(Dataset entries)
==> config.mk <==
export PLATFORM = sky130hd
export DESIGN_NAME = loop_branch_unit
export DESIGN_NICKNAME = d
export VERILOG_FILES = /design/src/rtl/loop_branch_unit.sv
export SDC_FILE = /design/constraint.sdc
export NUM_CORES = 1
export LEC_CHECK = 0
export CAP_MARGIN = 10
export CORE_MARGIN = 8
export CORE_UTILIZATION = 46
export DETAILED_ROUTE_END_ITERATION = 12
export PLACE_DENSITY = 0.82
export SLEW_MARGIN = 20
export SYNTH_ARGS = -nofsm -noshare
export SYNTH_HDL_FRONTEND = slang
export SYNTH_SLANG_ARGS = --single-unit
export TNS_END_PERCENT = 1
==> constraint.sdc <==
create_clock -name clk -period 0.8 [get_ports clk]
set_input_delay 0.24 -clock clk [delete_from_list [all_inputs] [get_ports clk]]
set_output_delay 0.24 -clock clk [all_outputs]
set_load 0.05 [all_outputs]
==> src/rtl/loop_branch_unit.sv <==
module loop_branch_unit #(
  parameter int PCW = 16,
  parameter int AW = 8,
  parameter int IW = 16,
  parameter int CW = (2 * AW > IW) ? 2 * AW : IW,
  parameter logic [7:0] OPCODE = 8'h04,
  parameter int CYCLES = 3
) (
  input  logic           clk,
  input  logic           rst_n,
  input  logic           in_valid,
  input  logic [7:0]     opcode,
  input  logic [7:0]     postbyte,
  input  logic [7:0]     offset_lo,
  input  logic [PCW-1:0] pc_in,
  input  logic [AW-1:0]  acc_a,
  input  logic [AW-1:0]  acc_b,
  input  logic [IW-1:0]  idx_x,
  input  logic [IW-1:0]  idx_y,
  input  logic [IW-1:0]  sp_in,
  output logic           out_valid,
  output logic [PCW-1:0] next_pc,
  output logic           taken,
  output logic [CW-1:0]  cnt_value,
  output logic           wr_a,
  output logic           wr_b,
  output logic           wr_x,
  output logic           wr_y,
  output logic           wr_sp,
  output logic           illegal,
  output logic [3:0]     cycles
);

  localparam logic [1:0] OP_DEC  = 2'b00;
  localparam logic [1:0] OP_TEST = 2'b01;
  localparam logic [1:0] OP_INC  = 2'b10;
  localparam logic [1:0] OP_RSV  = 2'b11;

  localparam logic [2:0] SEL_A  = 3'b000;
  localparam logic [2:0] SEL_B  = 3'b001;
  localparam logic [2:0] SEL_D  = 3'b100;
  localparam logic [2:0] SEL_X  = 3'b101;
  localparam logic [2:0] SEL_Y  = 3'b110;
  localparam logic [2:0] SEL_SP = 3'b111;

  localparam logic [CW-1:0] M_ACC  = {CW{1'b1}} >> (CW - AW);
  localparam logic [CW-1:0] M_PAIR = {CW{1'b1}} >> (CW - 2 * AW);
  localparam logic [CW-1:0] M_IDX  = {CW{1'b1}} >> (CW - IW);

  logic [1:0] op;
  logic [2:0] sel;
  logic       sense;
  logic       legal;
  logic       modify;
  logic [CW-1:0] cur, mask, stepped, nxt;
  logic [PCW-1:0] disp, seq_pc, tgt_pc;
  logic       cond;

  assign op    = postbyte[7:6];
  assign sense = postbyte[5];
  assign sel   = postbyte[2:0];

  assign legal  = (opcode == OPCODE) && (op != OP_RSV) &&
                  (sel != 3'b010) && (sel != 3'b011);
  assign modify = legal && (op != OP_TEST);

  always_comb begin
    cur  = '0;
    mask = M_IDX;
    unique case (sel)
      SEL_A:   begin cur = CW'(acc_a);          mask = M_ACC;  end
      SEL_B:   begin cur = CW'(acc_b);          mask = M_ACC;  end
      SEL_D:   begin cur = CW'({acc_a, acc_b}); mask = M_PAIR; end
      SEL_X:   cur = CW'(idx_x);
      SEL_Y:   cur = CW'(idx_y);
      SEL_SP:  cur = CW'(sp_in);
      default: cur = '0;
    endcase
  end

  always_comb begin
    case (op)
      OP_DEC:  stepped = cur - CW'(1);
      OP_INC:  stepped = cur + CW'(1);
      default: stepped = cur;
    endcase
  end

  assign nxt    = stepped & mask;
  assign cond   = sense ? (nxt != '0) : (nxt == '0);
  assign disp   = {{(PCW-8){postbyte[4]}}, offset_lo};
  assign seq_pc = pc_in + PCW'(3);
  assign tgt_pc = seq_pc + disp;
  assign cycles = 4'(CYCLES);

  always_ff @(posedge clk or negedge rst_n) begin
    if (!rst_n) begin
      out_valid <= 1'b0;
      next_pc   <= '0;
      taken     <= 1'b0;
      cnt_value <= '0;
      wr_a      <= 1'b0;
      wr_b      <= 1'b0;
      wr_x      <= 1'b0;
      wr_y      <= 1'b0;
      wr_sp     <= 1'b0;
      illegal   <= 1'b0;
    end else begin
      out_valid <= in_valid;
      next_pc   <= (legal && cond) ? tgt_pc : seq_pc;
      cnt_value <= nxt;
      taken     <= in_valid && legal && cond;
      illegal   <= in_valid && !legal;
      wr_a      <= in_valid && modify && (sel == SEL_A || sel == SEL_D);
      wr_b      <= in_valid && modify && (sel == SEL_B || sel == SEL_D);
      wr_x      <= in_valid && modify && (sel == SEL_X);
      wr_y      <= in_valid && modify && (sel == SEL_Y);
      wr_sp     <= in_valid && modify && (sel == SEL_SP);
    end
  end

  AST_IDLE_QUIET: assert property (@(posedge clk) disable iff (!rst_n)
    !in_valid |=> !(out_valid || taken || illegal || wr_a || wr_b || wr_x || wr_y || wr_sp));
  AST_FALLTHRU_PC: assert property (@(posedge clk) disable iff (!rst_n)
    in_valid |=> (taken || next_pc == $past(pc_in) + PCW'(3)));
  AST_SENSE_EQ: assert property (@(posedge clk) disable iff (!rst_n)
    (in_valid && !postbyte[5]) |=> (!taken || cnt_value == '0));
  AST_SENSE_NE: assert property (@(posedge clk) disable iff (!rst_n)
    (in_valid && postbyte[5]) |=> (!taken || cnt_value != '0));
  AST_TEST_NO_WRITE: assert property (@(posedge clk) disable iff (!rst_n)
    (in_valid && postbyte[7:6] == OP_TEST) |=> !(wr_a || wr_b || wr_x || wr_y || wr_sp));
  AST_ONE_TARGET: assert property (@(posedge clk) disable iff (!rst_n)
    $onehot0({wr_a | wr_b, wr_x, wr_y, wr_sp}));
  AST_ILLEGAL_INERT: assert property (@(posedge clk) disable iff (!rst_n)
    illegal |-> !(taken || wr_a || wr_b || wr_x || wr_y || wr_sp));
  AST_FIXED_CYCLES: assert property (@(posedge clk) disable iff (!rst_n)
    $stable(cycles));

endmodule

# After elaboration in Yosys (flattened, before gate mapping)
# Index checks and enable logic that the tools add are counted.
# W data, S select, Z words.
[totals]
reg_bits = 40
inputBits = 107
[classes]
addsub = 4
eq_ne = 11
mux = 5
bitwise_logic = 1
reduce_logical = 22
[ops]
columns = ["op", "count"]
rows = [
  ["$pmux W16 S6", 1],
  ["$mux W16", 2],
  ["$pmux W16 S2", 1],
  ["$add A16 B1 Y16 const B", 1],
  ["$add A16 B16 Y16", 1],
  ["$add A16 B2 Y16 const B", 1],
  ["$and A16 B16 Y16", 1],
  ["$logic_not A16 Y1", 1],
  ["$reduce_bool A16 Y1", 1],
  ["$sub A16 B1 Y16 const B", 1],
  ["$logic_and A1 B1 Y1", 14],
  ["$eq A3 B3 Y1 const B", 4],
  ["$eq A8 B3 Y1 const B", 1],
  ["$ne A3 B2 Y1 const B", 2],
  ["$eq A3 B1 Y1 const B", 1],
  ["$logic_not A3 Y1", 1],
  ["$eq A2 B2 Y1 const B", 1],
  ["$logic_not A2 Y1", 1],
  ["$logic_or A1 B1 Y1", 2],
  ["$ne A2 B1 Y1 const B", 1],
  ["$ne A2 B2 Y1 const B", 1],
  ["$reduce_or A2 Y1", 1],
  ["$logic_not A1 Y1", 1],
  ["$mux W1", 1],
]

# Longest topological paths before layout
# Gate-level depths: netlist of the first run.
[logic_depth]
word_depth = 9
ltp_mapped = 18
depth_no_buf = 16

# Least setup slack after synthesis of the first run
# OpenSTA, ideal clock, no wires.
[synth_path]
kind = "input to register"
from = "input postbyte[0]"
to = "register next_pc[10]"
arrival_ps = 4194
slack_ps = -3519
stages = 15
path_cell_list = "buf_6 > mux4_1 > a22o_1 > ha_1 > a21o_1 > or2_0 > a2111o_1 > a211o_1 > and2_4 > a311oi_2 > mux2i_1 > a31oi_2 > o21ai_4 > buf_12 > mux2_4"
[synth_between]
elab_chain_cells = 9
elab_cells_between_ends = 22
[synth_lines]
columns = ["item", "line", "text"]
rows = [
  ["start, declared", "13", "input logic [7:0] postbyte,"],
  ["$eq A3 B3 Y1, or another cell as far along", "70", "unique case (sel)"],
  ["$pmux W16 S6", "70", ""],
  ["$add A16 B1 Y16 or $sub A16 B1 Y16 (tied branches)", "84, 83", ""],
  ["$pmux W16 S2", "82", "case (op)"],
  ["$and A16 B16 Y16", "89", "assign nxt = stepped & mask;"],
  ["$logic_not A16 Y1 or $reduce_bool A16 Y1 (tied branches)", "90", "assign cond = sense ? (nxt != '0) : (nxt == '0);"],
  ["$mux W1", "90", ""],
  ["$logic_and A1 B1 Y1 *", "110", "next_pc <= (legal && cond) ? tgt_pc : seq_pc;"],
  ["$mux W16 *", "110", ""],
  ["end signal, assigned", "110", ""],
  ["end, declared", "22", "output logic [PCW-1:0] next_pc,"],
]
# Every way passes the cells marked *; elsewhere a longest branch is shown, timed or not.

# Worst setup path after layout of the first run
[layout_path]
from = "input sp_in[9]"
to = "register next_pc[7]"
[layout_between]
elab_chain_cells = 8
elab_cells_between_ends = 10
[layout_lines]
columns = ["item", "line", "text"]
rows = [
  ["start, declared", "20", "input logic [IW-1:0] sp_in,"],
  ["$pmux W16 S6 *", "70", ""],
  ["$add A16 B1 Y16 or $sub A16 B1 Y16 (tied branches)", "84, 83", ""],
  ["$pmux W16 S2 *", "82", ""],
  ["$and A16 B16 Y16 *", "89", ""],
  ["$logic_not A16 Y1 or $reduce_bool A16 Y1 (tied branches)", "90", ""],
  ["$mux W1 *", "90", ""],
  ["$logic_and A1 B1 Y1 *", "110", ""],
  ["$mux W16 *", "110", ""],
]
# Marked as above.

==> results of run 1 <==
-- layer usage --
| metal | up-vias | GRT usage | wire length [um] |
|---|---|---|---|
| li1 | 2293 | - | - |
| met1 | 2512 | 0.286 | 6450 |
| met2 | 389 | 0.537 | 9970 |
| met3 | 129 | 0.0628 | 1690 |
| met4 | 0 | 0.141 | 1320 |
| met5 | - | 0 | 0 |
-- synthesized netlist by cell type (7+ instances only) --
library cell | n | area, um^2
dfrtp_1 | 40 | 1000
nor2_1 | 36 | 135
ha_1 | 30 | 375
nand2_1 | 26 | 97.6
xnor2_1 | 21 | 184
inv_1 | 19 | 71.3
o21ai_0 | 18 | 90.1
a21oi_1 | 17 | 85.1
and3_1 | 12 | 75.1
mux2_2 | 12 | 135
and2_1 | 11 | 68.8
mux2i_1 | 11 | 110
xor2_1 | 11 | 96.3
mux2_4 | 10 | 150
mux4_2 | 10 | 225
a21o_1 | 9 | 67.6
a211oi_1 | 8 | 60.1
nand3_1 | 7 | 35.0
-- power by group through the flow --
stage	registers (mW)	logic, mW	clock network [mW]
after global routing	2.46	7.36	1.97
after floorplan	3.11	2.22	0
final	2.44	7.02	1.89
after CTS	2.44	6.56	1.89
after global placement	2.46	6.01	0
after detailed placement	2.48	6.18	0
-- layout by cell type (no fill, tap or decap), types with 5 or more instances in the layout --
| master | n |
|---|---|
| o21ai_0 | 13 |
| clkbuf_8 | 7 |
| o211ai_1 | 6 |
| a21oi_1 | 12 |
| buf_12 | 43 |
| ha_1 | 22 |
| xor2_1 | 11 |
| mux4_2 | 12 |
| a21oi_2 | 5 |
| nand2_1 | 26 |
| buf_6 | 7 |
| a21o_1 | 9 |
| buf_4 | 166 |
| buf_2 | 8 |
| ha_4 | 6 |
| clkdlybuf4s50_1 | 79 |
| nor2_1 | 34 |
| mux2_2 | 6 |
| and3_1 | 11 |
| nor3_1 | 6 |
| and2_1 | 8 |
| inv_1 | 18 |
| nand3_1 | 6 |
| xnor2_1 | 18 |
| nand4_1 | 6 |
| mux2_4 | 16 |
| dfrtp_1 | 40 |
| o21a_1 | 6 |
| mux2i_1 | 8 |
| dlygate4sd2_1 | 10 |
-- repair_timing --
item	in CTS	in global routing
hold buffers	1	0
gates resized for setup	108	38
gates cloned	0	0
setup endpoints to repair	79	79
pin swaps	41	29
hold endpoints to repair	40	0
buffers inserted	8	7
-- sequential cells by signal, summed over array words and instances (netlist names) --
name / count
taken: 1
wr_b: 1
wr_x: 1
wr_a: 1
wr_sp: 1
wr_y: 1
cnt_value: 16
out_valid: 1
illegal: 1
next_pc: 16
-- final cells by class --
| type | instances | area share |
|---|---|---|
| Inverter | 20 | 0.00985 |
| Clock buffer | 7 | 0.0122 |
| Timing Repair Buffer | 323 | 0.408 |
| Multi-Input combinational cell | 363 | 0.422 |
| Sequential cell | 40 | 0.127 |
| Tap cell | 108 | 0.0172 |
| Clock inverter | 1 | 0.00381 |
-- final timing paths --
| check | to |
|---|---|
| max in group asynchronous | out_valid |
| setup / recovery | next_pc[7] |
| min in group clk | out_valid |
| hold / removal | next_pc[13] |
-- metrics by stage --
step	total power, mW	setup slack, ns	util	area (um^2)	TNS, ns
floorplan	5.33	-3.30	-	4220	-88.77
global placement	8.47	-3.95	0.832	7290	-113.83
detailed placement	8.66	-4.10	0.832	7290	-117.48
CTS	10.9	-3.16	0.875	7670	-98.28
global route	11.8	-3.36	0.899	7880	-105.33
finish	11.3	-3.30	0.899	7880	-101.92
-- cells by family after synthesis --
group / Yosys count / synth area share
simple gates: 136 / 0.174
mux: 45 / 0.162
fa+ha+maj: 32 / 0.0998
flops: 40 / 0.240
other cells: 2 / 0.00180
xor+xnor: 32 / 0.0673
buf+inv: 39 / 0.0493
compound gates: 114 / 0.206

PROMPT
Retrieve all lines from the data that contain the string "gates".

ANSWER SECTION
gates resized for setup	108	38
gates cloned	0	0
simple gates: 136 / 0.174
compound gates: 114 / 0.206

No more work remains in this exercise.